Generally, churches that offer open communion to other Christians do not require an explicit affirmation of Christianity from the communicant before distributing the elements; the act of receiving is an implicit affirmation. Some churches make an announcement before communion begins such as "We invite all who have professed a faith in Christ to join us at the table."
Open communion is generally practiced in churches where the elements are passed through the congregation (also called self-communication). However, it is also practiced in some churches that have a communion procession, where the congregation comes forward to receive communion in front of the altar; such is the case in the United Methodist Church, the Episcopal Church, most Anglican churches, and some Lutheran churches.
Those practising open communion generally believe that the invitation to receive communion is an invitation to Christ's table, and that it is not the province of human beings to interfere between an individual and Christ. Some traditions maintain that there are certain circumstances under which individuals should not present themselves for (and should voluntarily refrain from receiving) communion. However, if those individuals were to present themselves for communion, they would not be denied. In other traditions, the concept of being "unfit to receive" is unknown, and the actual refusal to distribute the elements to an individual would be considered scandalous.

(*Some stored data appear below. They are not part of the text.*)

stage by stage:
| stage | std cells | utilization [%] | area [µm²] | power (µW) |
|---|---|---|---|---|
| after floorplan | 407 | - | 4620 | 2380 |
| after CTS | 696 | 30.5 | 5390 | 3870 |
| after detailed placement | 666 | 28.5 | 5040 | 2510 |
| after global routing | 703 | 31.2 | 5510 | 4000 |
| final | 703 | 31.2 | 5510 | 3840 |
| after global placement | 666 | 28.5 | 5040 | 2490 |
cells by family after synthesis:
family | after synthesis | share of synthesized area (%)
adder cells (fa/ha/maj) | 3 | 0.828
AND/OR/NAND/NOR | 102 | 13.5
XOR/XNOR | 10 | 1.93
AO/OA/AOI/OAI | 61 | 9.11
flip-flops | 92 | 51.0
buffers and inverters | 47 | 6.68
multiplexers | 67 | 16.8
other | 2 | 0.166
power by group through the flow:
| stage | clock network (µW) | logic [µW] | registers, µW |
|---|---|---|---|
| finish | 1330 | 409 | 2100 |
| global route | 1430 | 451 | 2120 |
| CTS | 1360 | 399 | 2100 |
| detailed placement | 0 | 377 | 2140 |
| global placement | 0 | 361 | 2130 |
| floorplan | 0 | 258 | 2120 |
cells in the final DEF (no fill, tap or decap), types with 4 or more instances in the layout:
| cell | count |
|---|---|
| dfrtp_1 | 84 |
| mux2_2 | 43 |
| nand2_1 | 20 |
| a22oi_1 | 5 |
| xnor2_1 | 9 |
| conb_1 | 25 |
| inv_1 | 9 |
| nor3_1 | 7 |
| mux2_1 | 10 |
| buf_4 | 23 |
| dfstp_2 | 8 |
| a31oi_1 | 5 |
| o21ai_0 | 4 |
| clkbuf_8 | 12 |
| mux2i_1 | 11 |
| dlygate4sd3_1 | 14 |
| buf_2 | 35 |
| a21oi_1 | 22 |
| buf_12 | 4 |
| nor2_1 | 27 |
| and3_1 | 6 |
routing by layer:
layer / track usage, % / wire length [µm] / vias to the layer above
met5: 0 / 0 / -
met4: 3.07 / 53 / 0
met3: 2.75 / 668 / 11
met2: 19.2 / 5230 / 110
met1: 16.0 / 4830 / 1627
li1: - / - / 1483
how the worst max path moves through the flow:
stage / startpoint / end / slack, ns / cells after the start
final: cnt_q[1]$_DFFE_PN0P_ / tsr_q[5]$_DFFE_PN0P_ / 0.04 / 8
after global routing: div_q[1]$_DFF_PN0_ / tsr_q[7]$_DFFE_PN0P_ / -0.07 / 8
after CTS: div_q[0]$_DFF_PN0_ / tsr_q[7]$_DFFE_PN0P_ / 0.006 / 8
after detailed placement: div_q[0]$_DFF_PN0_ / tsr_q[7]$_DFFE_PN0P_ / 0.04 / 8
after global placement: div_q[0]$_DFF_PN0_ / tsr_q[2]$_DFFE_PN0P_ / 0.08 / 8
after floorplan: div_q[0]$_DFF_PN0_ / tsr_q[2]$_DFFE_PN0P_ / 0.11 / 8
File: src/core/mdc_regs.svh
`ifndef MDC_REGS_SVH
`define MDC_REGS_SVH
`define MDC_MODE_W 7
`define MDC_MODE_RST 7'h00
`define MDC_OUT_LSB 4
`define MDC_OUT_MSB 6
`define MDC_OP_MSB 3
`define MDC_OUT_LO 3'h0
`define MDC_OUT_HI 3'h1
`define MDC_OP_CLR 4'h0
`define MDC_OP_LD16 4'h1
`define MDC_OP_LD32 4'h2
`define MDC_OP_READ 4'h3
`define MDC_OP_UMUL 4'h4
`define MDC_OP_SMUL 4'h5
`define MDC_OP_SMAC 4'h7
`define MDC_OP_UDIV 4'h8
`define MDC_OP_SDIV 4'h9
`define MDC_RES_RST 32'h0000_0000
`define MDC_DIV_STEPS 5'h10
`endif

File: src/core/mdc_pkg.sv
package mdc_pkg;
  typedef struct packed {
    logic [15:0] rd;
    logic [15:0] rs;
  } mdc_opnd_t;
  typedef struct packed {
    logic c;
    logic v;
    logic z;
    logic n;
  } mdc_flags_t;
  typedef enum logic [1:0] {
    MDC_IDLE,
    MDC_PREP,
    MDC_STEP,
    MDC_FIX
  } mdc_div_state_t;
endpackage

File: src/core/mdc_arith_coprocessor.sv
`timescale 1ns/1ps
`default_nettype none
`include "mdc_regs.svh"
// Notes on behaviour
// [RQ1] multiply 16x16 to 32 in one cycle
// [RQ2] signed MAC into result, flag overflow
// [RQ3] divide 16/16, quotient and residue, 17-20 cycles
// [RQ4] core writes 7-bit mode, latched here
// [RQ5] mode from rs[6:0], rd ignored
// [RQ6] output select 0 low, 1 high
// [RQ7] return only selected 16-bit half
// [RQ8] op 0 clears result register
// [RQ9] op 1 loads 16-bit low half
// [RQ10] op 2 loads full 32-bit value
// [RQ11] op 3 reads result unchanged
// [RQ12] decode 4,5,8,9 as mul/div ops
// [RQ13] op 7 signed MAC; others reserved
// [RQ14] clear happens on the mode write itself
// [RQ15] quotient low half, residue high half
// [RQ16] reserved codes: result kept, zero returned
// [RQ17] stall core during division until ready
module mdc_arith_coprocessor (
  // clock and reset
  input wire logic sys_clk_i,
  input wire logic reset_n_i,
  // transfer strobes from core
  input wire logic mode_write_transfer_i,
  input wire logic operand_compute_transfer_i,
  input wire logic initial_value_transfer_i,
  input wire mdc_pkg::mdc_opnd_t opnd_i,
  // answer to core
  output logic stall_o,
  output logic [15:0] result_o,
  output mdc_pkg::mdc_flags_t flags_o,
  output logic [`MDC_MODE_W-1:0] mode_o
);
  import mdc_pkg::*;

  // mode register: output select in the upper bits, operation code below
  logic [`MDC_MODE_W-1:0] operation_output_select_ff;

  // 32-bit result register shared by all operations
  logic [31:0] res_ff;
  logic [31:0] nxt_res;
  logic nxt_res_we;
  logic [3:0] op;
  logic [2:0] osel;
  logic [31:0] prod_u;
  logic [31:0] prod_s;
  logic [32:0] mac_sum;
  logic mac_ovf;

  // divider handshake
  logic div_busy;
  logic div_done;
  logic div_pend_ff;
  logic [15:0] quot;
  logic [15:0] rem;
  logic div_start;

  // pick the 16-bit half named by the output select; reserved selects give zero
  function automatic logic [15:0] pick_half(input logic [2:0] sel,
      input logic [31:0] v);
    unique case (sel)
      `MDC_OUT_LO: pick_half = v[15:0]; // RQ6
      `MDC_OUT_HI: pick_half = v[31:16]; // RQ6
      default: pick_half = 16'h0000; // RQ16
    endcase
  endfunction

  // operation codes that start the iterative divider
  function automatic logic is_div_op(input logic [3:0] code);
    is_div_op = (code == `MDC_OP_UDIV) | (code == `MDC_OP_SDIV);
  endfunction

  // operation code in the low bits, output select in the high bits
  assign op = operation_output_select_ff[`MDC_OP_MSB:0];
  assign osel = operation_output_select_ff[`MDC_OUT_MSB:`MDC_OUT_LSB];
  assign mode_o = operation_output_select_ff;
  // one-cycle products of the current operands
  assign prod_u = opnd_i.rd * opnd_i.rs; // RQ1
  // sign-extend both operands first: a cast around a 16-bit product keeps 16 bits only
  assign prod_s = {{16{opnd_i.rd[15]}}, opnd_i.rd} * {{16{opnd_i.rs[15]}}, opnd_i.rs}; // RQ1
  // MAC sum carries one guard bit; overflow when the two top bits differ
  assign mac_sum = {res_ff[31], res_ff} + {prod_s[31], prod_s}; // RQ2
  assign mac_ovf = mac_sum[32] ^ mac_sum[31]; // RQ2
  // a new divide is only taken while no earlier one is pending
  assign div_start = operand_compute_transfer_i & ~div_busy & ~div_pend_ff
    & is_div_op(op); // RQ12

  // mode word; rd is not used, only the low bits of rs are kept
  always_ff @(posedge sys_clk_i) begin
    if (!reset_n_i) begin
      operation_output_select_ff <= `MDC_MODE_RST;
    end else if (mode_write_transfer_i) begin
      operation_output_select_ff <= opnd_i.rs[`MDC_MODE_W-1:0]; // RQ4 RQ5
    end
  end

  // next result register value, one source per cycle:
  // - a mode write that selects op 0 clears at once, without a data transfer
  // - a finished divide lands quotient and residue
  // - an initial value transfer loads in the load modes only
  // - a compute transfer updates for multiply and MAC only
  // read mode and reserved codes leave the register as it is
  always_comb begin
    nxt_res = res_ff;
    nxt_res_we = 1'b0;
    if (mode_write_transfer_i) begin
      if (opnd_i.rs[`MDC_OP_MSB:0] == `MDC_OP_CLR) begin
        nxt_res = `MDC_RES_RST; // RQ8 RQ14
        nxt_res_we = 1'b1;
      end
    end else if (div_done) begin
      nxt_res = {rem, quot}; // RQ15
      nxt_res_we = 1'b1;
    end else if (initial_value_transfer_i) begin
      if (op == `MDC_OP_LD16) begin
        nxt_res = {16'h0000, opnd_i.rs}; // RQ9
        nxt_res_we = 1'b1;
      end else if (op == `MDC_OP_LD32) begin
        nxt_res = {opnd_i.rd, opnd_i.rs}; // RQ10
        nxt_res_we = 1'b1;
      end
    end else if (operand_compute_transfer_i) begin
      unique case (op)
        `MDC_OP_UMUL: begin
          nxt_res = prod_u; // RQ12
          nxt_res_we = 1'b1;
        end
        `MDC_OP_SMUL: begin
          nxt_res = prod_s; // RQ12
          nxt_res_we = 1'b1;
        end
        `MDC_OP_SMAC: begin
          nxt_res = mac_sum[31:0]; // RQ13 RQ2
          nxt_res_we = 1'b1;
        end
        default: nxt_res_we = 1'b0; // RQ11 RQ16
      endcase
    end
  end

  // result register keeps its value until one of the sources above writes it
  always_ff @(posedge sys_clk_i) begin
    if (!reset_n_i) begin
      res_ff <= `MDC_RES_RST;
    end else if (nxt_res_we) begin
      res_ff <= nxt_res;
    end
  end

  // division handshake: hold stall from transfer until quotient lands
  always_ff @(posedge sys_clk_i) begin
    if (!reset_n_i) begin
      div_pend_ff <= 1'b0;
    end else if (div_start) begin
      div_pend_ff <= 1'b1;
    end else if (div_done) begin
      div_pend_ff <= 1'b0;
    end
  end
  // stall is combinational so the core sees it in the very cycle of its transfer;
  // it drops in the cycle the divider reports done, when the answer is registered
  assign stall_o = div_start | (div_pend_ff & ~div_done); // RQ17 RQ3

  // answer: computed half of the new result, registered for the core
  // the core reads result_o one cycle after its transfer; flags are zero except
  // MAC overflow, and a transfer refused during a divide changes nothing
  always_ff @(posedge sys_clk_i) begin
    if (!reset_n_i) begin
      result_o <= 16'h0000;
      flags_o <= '0;
    end else if (div_done) begin
      result_o <= pick_half(osel, {rem, quot}); // RQ7 RQ15
      flags_o <= '0;
    end else if (operand_compute_transfer_i & ~div_start & ~div_pend_ff) begin
      flags_o <= '0;
      unique case (op)
        `MDC_OP_UMUL, `MDC_OP_SMUL: begin
          result_o <= pick_half(osel, nxt_res); // RQ7
        end
        `MDC_OP_SMAC: begin
          result_o <= pick_half(osel, nxt_res); // RQ7
          flags_o.v <= mac_ovf; // RQ2
        end
        `MDC_OP_CLR, `MDC_OP_LD16, `MDC_OP_LD32, `MDC_OP_READ: begin
          result_o <= pick_half(osel, res_ff); // RQ11
        end
        default: result_o <= 16'h0000; // RQ16
      endcase
    end
  end

  // the divider latches its operands on start, so the core may change them
  // while it waits out the stall
  mdc_divider #(
    .W(16)
  ) u_div (
    .sys_clk_i(sys_clk_i),
    .reset_n_i(reset_n_i),
    .start_i(div_start),
    .signed_i(op == `MDC_OP_SDIV),
    .dividend_i(opnd_i.rd),
    .divisor_i(opnd_i.rs),
    .busy_o(div_busy),
    .done_o(div_done),
    .quot_o(quot),
    .rem_o(rem)
  ); // RQ3
endmodule
`default_nettype wire

File: src/core/mdc_divider.sv
`timescale 1ns/1ps
`default_nettype none
`include "mdc_regs.svh"
// iterative restoring divider: 1 load + 1 prep + 16 steps + 1 fix = 19 cycles to done
module mdc_divider #(
  parameter int W = 16
) (
  // clock and reset
  input wire logic sys_clk_i,
  input wire logic reset_n_i,
  // request
  input wire logic start_i,
  input wire logic signed_i,
  input wire logic [W-1:0] dividend_i,
  input wire logic [W-1:0] divisor_i,
  // answer
  output logic busy_o,
  output logic done_o,
  output logic [W-1:0] quot_o,
  output logic [W-1:0] rem_o
);
  import mdc_pkg::*;
  mdc_div_state_t state_ff;
  logic [W-1:0] q_ff;
  logic [W:0] r_ff;
  logic [W-1:0] d_ff;
  logic neg_q_ff;
  logic neg_r_ff;
  logic [4:0] cnt_ff;
  logic done_ff;
  logic [W:0] trial;
  assign trial = {r_ff[W-1:0], q_ff[W-1]} - {1'b0, d_ff};
  assign busy_o = (state_ff != MDC_IDLE);
  assign done_o = done_ff;
  always_ff @(posedge sys_clk_i) begin
    if (!reset_n_i) begin
      state_ff <= MDC_IDLE;
      q_ff <= '0;
      r_ff <= '0;
      d_ff <= '0;
      neg_q_ff <= 1'b0;
      neg_r_ff <= 1'b0;
      cnt_ff <= '0;
      done_ff <= 1'b0;
      quot_o <= '0;
      rem_o <= '0;
    end else begin
      done_ff <= 1'b0;
      unique case (state_ff)
        MDC_IDLE: begin
          if (start_i) begin
            q_ff <= dividend_i;
            d_ff <= divisor_i;
            neg_q_ff <= signed_i & (dividend_i[W-1] ^ divisor_i[W-1]);
            neg_r_ff <= signed_i & dividend_i[W-1];
            state_ff <= MDC_PREP;
          end
        end
        MDC_PREP: begin
          // magnitudes for the signed case
          if (neg_r_ff) q_ff <= -q_ff;
          if (signed_i & d_ff[W-1]) d_ff <= -d_ff;
          r_ff <= '0;
          cnt_ff <= `MDC_DIV_STEPS;
          state_ff <= MDC_STEP;
        end
        MDC_STEP: begin
          if (!trial[W]) begin
            r_ff <= trial;
            q_ff <= {q_ff[W-2:0], 1'b1};
          end else begin
            r_ff <= {r_ff[W-1:0], q_ff[W-1]};
            q_ff <= {q_ff[W-2:0], 1'b0};
          end
          cnt_ff <= cnt_ff - 5'h01;
          if (cnt_ff == 5'h01) state_ff <= MDC_FIX;
        end
        MDC_FIX: begin
          quot_o <= neg_q_ff ? -q_ff : q_ff;
          rem_o <= neg_r_ff ? -r_ff[W-1:0] : r_ff[W-1:0];
          done_ff <= 1'b1;
          state_ff <= MDC_IDLE;
        end
      endcase
    end
  end
endmodule
`default_nettype wire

Most Protestant Christian churches practise open communion, although many require that the communicant be a baptized Christian. Open communion subject to baptism is an official policy of churches in the Anglican Communion. Other churches allowing open communion (with or without the baptism requirement) include the Church of the Nazarene, the Evangelical Free Church, the Church of God, Community Churches, the Presbyterian Church (USA), the Presbyterian Church in America, the Cumberland Presbyterian Church, the United Church of Canada, United Church of Christ, United Methodist Church, the Free Methodist Church, African Methodist Episcopal Church, Foursquare Gospel Church, Association of Vineyard Churches, Metropolitan Community Church, Christian Church (Disciples of Christ), Assemblies of God, the Reformed Church in America, Seventh-day Adventists, Free Will Baptists, Seventh Day Baptists, and most churches in the Southern Baptist Convention. All bodies in the Liberal Catholic Movement practise open communion as a matter of policy. The official policy of the Episcopal Church is to only invite baptized persons to receive communion. However, many parishes do not insist on this and practise open communion. Among Gnostic churches, both the Ecclesia Gnostica and the Apostolic Johannite Church practise open communion. The Plymouth Brethren were founded on the basis of an open communion with any baptized Christian: today, following John Nelson Darby, Exclusive Brethren practise closed communion, and Open Brethren practise open communion on the basis of "receiving to the Lord's table those whom He has received, time being allowed for confidence to be established in our minds that those who we receive are the Lord's." Most churches in the Evangelical Lutheran Church in America practise their own form of open communion, offering the Eucharist to adults without receiving catechetical instruction, provided they are baptized and believe in the Real Presence. The Christian churches and the Calvary Chapel as well as other nondenominational churches also practise open communion. The Uniting Church in Australia practises open communion, inviting all attending to participate.